-- Material provided follows --
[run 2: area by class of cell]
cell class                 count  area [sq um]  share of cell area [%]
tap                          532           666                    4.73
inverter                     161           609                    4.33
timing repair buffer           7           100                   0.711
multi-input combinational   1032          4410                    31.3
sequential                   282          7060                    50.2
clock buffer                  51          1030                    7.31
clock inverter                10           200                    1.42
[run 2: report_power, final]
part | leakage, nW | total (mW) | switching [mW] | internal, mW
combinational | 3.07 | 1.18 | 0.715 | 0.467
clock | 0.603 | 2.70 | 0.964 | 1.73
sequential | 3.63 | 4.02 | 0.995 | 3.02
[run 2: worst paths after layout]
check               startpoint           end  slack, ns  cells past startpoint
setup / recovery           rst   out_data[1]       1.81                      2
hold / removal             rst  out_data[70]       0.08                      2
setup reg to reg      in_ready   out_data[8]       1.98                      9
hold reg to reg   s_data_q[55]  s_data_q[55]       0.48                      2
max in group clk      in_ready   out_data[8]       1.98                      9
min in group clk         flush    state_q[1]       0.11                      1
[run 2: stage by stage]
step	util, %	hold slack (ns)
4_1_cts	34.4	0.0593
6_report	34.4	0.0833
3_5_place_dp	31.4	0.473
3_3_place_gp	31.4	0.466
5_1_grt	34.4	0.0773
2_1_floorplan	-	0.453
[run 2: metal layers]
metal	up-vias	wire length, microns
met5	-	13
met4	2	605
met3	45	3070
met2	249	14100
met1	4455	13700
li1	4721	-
-- Material provided concluded --
— The task —
Filter the listing above, keeping only the lines with "inverter".

— Problem solution —
inverter                     161           609                    4.33
clock inverter                10           200                    1.42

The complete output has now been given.